Provided data
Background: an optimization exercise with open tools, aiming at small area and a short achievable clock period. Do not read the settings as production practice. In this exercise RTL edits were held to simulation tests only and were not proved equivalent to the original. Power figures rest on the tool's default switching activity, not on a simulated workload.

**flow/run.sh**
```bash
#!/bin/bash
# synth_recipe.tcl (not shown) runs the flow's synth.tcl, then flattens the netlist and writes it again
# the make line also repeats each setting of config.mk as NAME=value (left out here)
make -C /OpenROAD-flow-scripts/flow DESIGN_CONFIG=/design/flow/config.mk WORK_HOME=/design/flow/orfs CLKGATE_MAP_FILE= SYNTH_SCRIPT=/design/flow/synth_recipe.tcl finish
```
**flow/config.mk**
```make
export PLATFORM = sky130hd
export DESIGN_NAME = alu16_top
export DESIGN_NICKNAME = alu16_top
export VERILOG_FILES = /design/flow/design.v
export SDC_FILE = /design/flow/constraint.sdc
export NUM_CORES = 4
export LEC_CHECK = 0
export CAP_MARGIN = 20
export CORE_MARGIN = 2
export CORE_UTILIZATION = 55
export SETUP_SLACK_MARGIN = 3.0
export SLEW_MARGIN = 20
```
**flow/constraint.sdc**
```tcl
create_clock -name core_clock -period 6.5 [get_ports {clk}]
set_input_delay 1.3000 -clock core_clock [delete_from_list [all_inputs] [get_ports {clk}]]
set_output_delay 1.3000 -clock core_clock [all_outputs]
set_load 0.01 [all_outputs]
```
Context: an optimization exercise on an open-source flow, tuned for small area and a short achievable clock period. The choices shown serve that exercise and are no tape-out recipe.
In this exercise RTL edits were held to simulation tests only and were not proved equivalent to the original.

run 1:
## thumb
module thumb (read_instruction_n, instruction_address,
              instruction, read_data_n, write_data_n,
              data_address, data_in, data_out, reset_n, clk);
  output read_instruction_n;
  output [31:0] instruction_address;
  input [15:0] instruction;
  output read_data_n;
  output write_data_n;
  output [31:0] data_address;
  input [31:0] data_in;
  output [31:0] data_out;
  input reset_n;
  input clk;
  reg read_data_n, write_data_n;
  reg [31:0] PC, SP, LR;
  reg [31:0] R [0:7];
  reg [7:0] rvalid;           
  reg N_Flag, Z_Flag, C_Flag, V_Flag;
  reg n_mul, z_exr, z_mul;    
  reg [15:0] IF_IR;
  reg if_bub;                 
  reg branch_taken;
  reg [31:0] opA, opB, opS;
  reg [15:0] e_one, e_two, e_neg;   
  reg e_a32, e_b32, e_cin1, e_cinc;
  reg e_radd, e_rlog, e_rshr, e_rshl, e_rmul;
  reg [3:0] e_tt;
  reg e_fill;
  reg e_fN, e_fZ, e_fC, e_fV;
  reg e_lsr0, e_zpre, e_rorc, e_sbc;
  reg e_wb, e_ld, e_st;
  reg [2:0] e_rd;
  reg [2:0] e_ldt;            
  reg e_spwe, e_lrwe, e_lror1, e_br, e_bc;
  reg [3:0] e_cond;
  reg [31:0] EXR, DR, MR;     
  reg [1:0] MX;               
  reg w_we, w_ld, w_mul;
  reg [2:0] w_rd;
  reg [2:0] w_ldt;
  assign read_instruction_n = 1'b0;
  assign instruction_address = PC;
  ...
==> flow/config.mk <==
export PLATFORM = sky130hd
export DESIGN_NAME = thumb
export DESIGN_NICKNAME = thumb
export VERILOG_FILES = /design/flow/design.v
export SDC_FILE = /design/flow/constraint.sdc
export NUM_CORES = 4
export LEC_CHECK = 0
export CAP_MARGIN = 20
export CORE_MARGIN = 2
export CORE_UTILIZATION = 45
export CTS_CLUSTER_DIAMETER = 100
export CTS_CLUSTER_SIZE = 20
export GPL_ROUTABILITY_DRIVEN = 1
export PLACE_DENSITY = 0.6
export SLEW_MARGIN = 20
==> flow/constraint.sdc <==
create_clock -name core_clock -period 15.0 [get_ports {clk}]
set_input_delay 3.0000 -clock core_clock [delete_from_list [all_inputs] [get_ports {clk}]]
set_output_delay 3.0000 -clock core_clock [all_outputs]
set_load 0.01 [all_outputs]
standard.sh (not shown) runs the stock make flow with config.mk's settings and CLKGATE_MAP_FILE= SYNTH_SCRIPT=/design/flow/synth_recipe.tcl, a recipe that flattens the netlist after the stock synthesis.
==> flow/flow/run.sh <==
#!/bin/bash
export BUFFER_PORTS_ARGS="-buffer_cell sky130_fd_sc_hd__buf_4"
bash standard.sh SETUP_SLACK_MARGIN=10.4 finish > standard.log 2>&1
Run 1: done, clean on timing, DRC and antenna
==
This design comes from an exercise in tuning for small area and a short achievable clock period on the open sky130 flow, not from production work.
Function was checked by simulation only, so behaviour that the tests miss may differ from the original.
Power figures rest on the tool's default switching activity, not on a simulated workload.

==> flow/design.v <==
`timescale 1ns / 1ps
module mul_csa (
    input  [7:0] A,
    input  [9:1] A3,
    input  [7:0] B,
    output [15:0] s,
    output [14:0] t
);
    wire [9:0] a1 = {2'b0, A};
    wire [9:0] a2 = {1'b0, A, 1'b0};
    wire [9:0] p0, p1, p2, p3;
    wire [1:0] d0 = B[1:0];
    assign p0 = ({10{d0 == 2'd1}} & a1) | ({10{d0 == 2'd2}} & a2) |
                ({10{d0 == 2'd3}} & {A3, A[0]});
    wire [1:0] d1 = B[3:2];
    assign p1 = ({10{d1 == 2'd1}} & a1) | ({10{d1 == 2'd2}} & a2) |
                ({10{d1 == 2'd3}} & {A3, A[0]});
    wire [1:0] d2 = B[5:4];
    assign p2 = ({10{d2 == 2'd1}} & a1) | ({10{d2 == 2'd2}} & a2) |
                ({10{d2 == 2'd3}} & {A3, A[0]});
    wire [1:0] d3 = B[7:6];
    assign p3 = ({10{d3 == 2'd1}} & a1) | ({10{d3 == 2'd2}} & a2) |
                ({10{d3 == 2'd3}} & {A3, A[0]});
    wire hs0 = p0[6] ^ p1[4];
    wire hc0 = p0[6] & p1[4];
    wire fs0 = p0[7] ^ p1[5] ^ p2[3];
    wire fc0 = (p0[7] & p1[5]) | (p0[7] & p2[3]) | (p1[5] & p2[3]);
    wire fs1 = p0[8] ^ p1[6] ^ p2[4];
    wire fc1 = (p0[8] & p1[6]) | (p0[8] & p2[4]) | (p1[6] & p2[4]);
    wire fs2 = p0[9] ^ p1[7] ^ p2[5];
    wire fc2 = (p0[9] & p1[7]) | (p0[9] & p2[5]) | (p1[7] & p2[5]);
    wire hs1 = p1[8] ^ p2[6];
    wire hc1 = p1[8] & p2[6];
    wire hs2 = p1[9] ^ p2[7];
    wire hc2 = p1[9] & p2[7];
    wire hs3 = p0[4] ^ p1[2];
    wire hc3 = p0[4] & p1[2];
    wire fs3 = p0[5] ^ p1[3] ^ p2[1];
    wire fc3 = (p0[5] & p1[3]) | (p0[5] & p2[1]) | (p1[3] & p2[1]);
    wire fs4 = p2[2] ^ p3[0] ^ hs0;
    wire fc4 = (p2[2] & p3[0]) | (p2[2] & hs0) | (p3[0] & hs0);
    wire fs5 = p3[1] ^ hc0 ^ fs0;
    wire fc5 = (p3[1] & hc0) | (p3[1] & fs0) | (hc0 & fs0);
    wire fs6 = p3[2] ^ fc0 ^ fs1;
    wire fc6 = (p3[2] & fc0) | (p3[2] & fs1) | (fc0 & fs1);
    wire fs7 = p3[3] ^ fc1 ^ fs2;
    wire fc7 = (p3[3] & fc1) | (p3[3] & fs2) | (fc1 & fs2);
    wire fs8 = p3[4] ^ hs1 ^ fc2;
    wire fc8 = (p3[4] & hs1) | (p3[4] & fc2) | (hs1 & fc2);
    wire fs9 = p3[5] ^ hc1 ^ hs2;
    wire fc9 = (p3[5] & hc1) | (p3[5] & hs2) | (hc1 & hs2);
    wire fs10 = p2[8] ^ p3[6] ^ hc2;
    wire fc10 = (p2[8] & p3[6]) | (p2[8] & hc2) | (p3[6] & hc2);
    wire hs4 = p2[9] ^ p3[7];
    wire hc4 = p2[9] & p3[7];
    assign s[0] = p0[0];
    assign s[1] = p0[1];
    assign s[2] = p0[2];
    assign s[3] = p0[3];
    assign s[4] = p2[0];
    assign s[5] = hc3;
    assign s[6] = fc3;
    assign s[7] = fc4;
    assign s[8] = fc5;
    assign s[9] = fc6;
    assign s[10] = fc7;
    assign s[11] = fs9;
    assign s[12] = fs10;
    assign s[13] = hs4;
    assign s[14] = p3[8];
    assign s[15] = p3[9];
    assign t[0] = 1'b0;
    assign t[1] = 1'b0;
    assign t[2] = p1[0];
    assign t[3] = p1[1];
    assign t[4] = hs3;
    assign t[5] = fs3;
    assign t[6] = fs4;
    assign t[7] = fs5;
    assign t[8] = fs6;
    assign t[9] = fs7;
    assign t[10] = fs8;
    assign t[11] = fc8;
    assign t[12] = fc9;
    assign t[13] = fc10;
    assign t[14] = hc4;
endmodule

Work required
Your answer should be the lines of the listing above between the line holding "reg e_fill;" and the line holding "export GPL_ROUTABILITY_DRIVEN = 1", inclusive, restated word for word and alone.

Final answer
  reg e_fill;
  reg e_fN, e_fZ, e_fC, e_fV;
  reg e_lsr0, e_zpre, e_rorc, e_sbc;
  reg e_wb, e_ld, e_st;
  reg [2:0] e_rd;
  reg [2:0] e_ldt;            
  reg e_spwe, e_lrwe, e_lror1, e_br, e_bc;
  reg [3:0] e_cond;
  reg [31:0] EXR, DR, MR;     
  reg [1:0] MX;               
  reg w_we, w_ld, w_mul;
  reg [2:0] w_rd;
  reg [2:0] w_ldt;
  assign read_instruction_n = 1'b0;
  assign instruction_address = PC;
  ...
==> flow/config.mk <==
export PLATFORM = sky130hd
export DESIGN_NAME = thumb
export DESIGN_NICKNAME = thumb
export VERILOG_FILES = /design/flow/design.v
export SDC_FILE = /design/flow/constraint.sdc
export NUM_CORES = 4
export LEC_CHECK = 0
export CAP_MARGIN = 20
export CORE_MARGIN = 2
export CORE_UTILIZATION = 45
export CTS_CLUSTER_DIAMETER = 100
export CTS_CLUSTER_SIZE = 20
export GPL_ROUTABILITY_DRIVEN = 1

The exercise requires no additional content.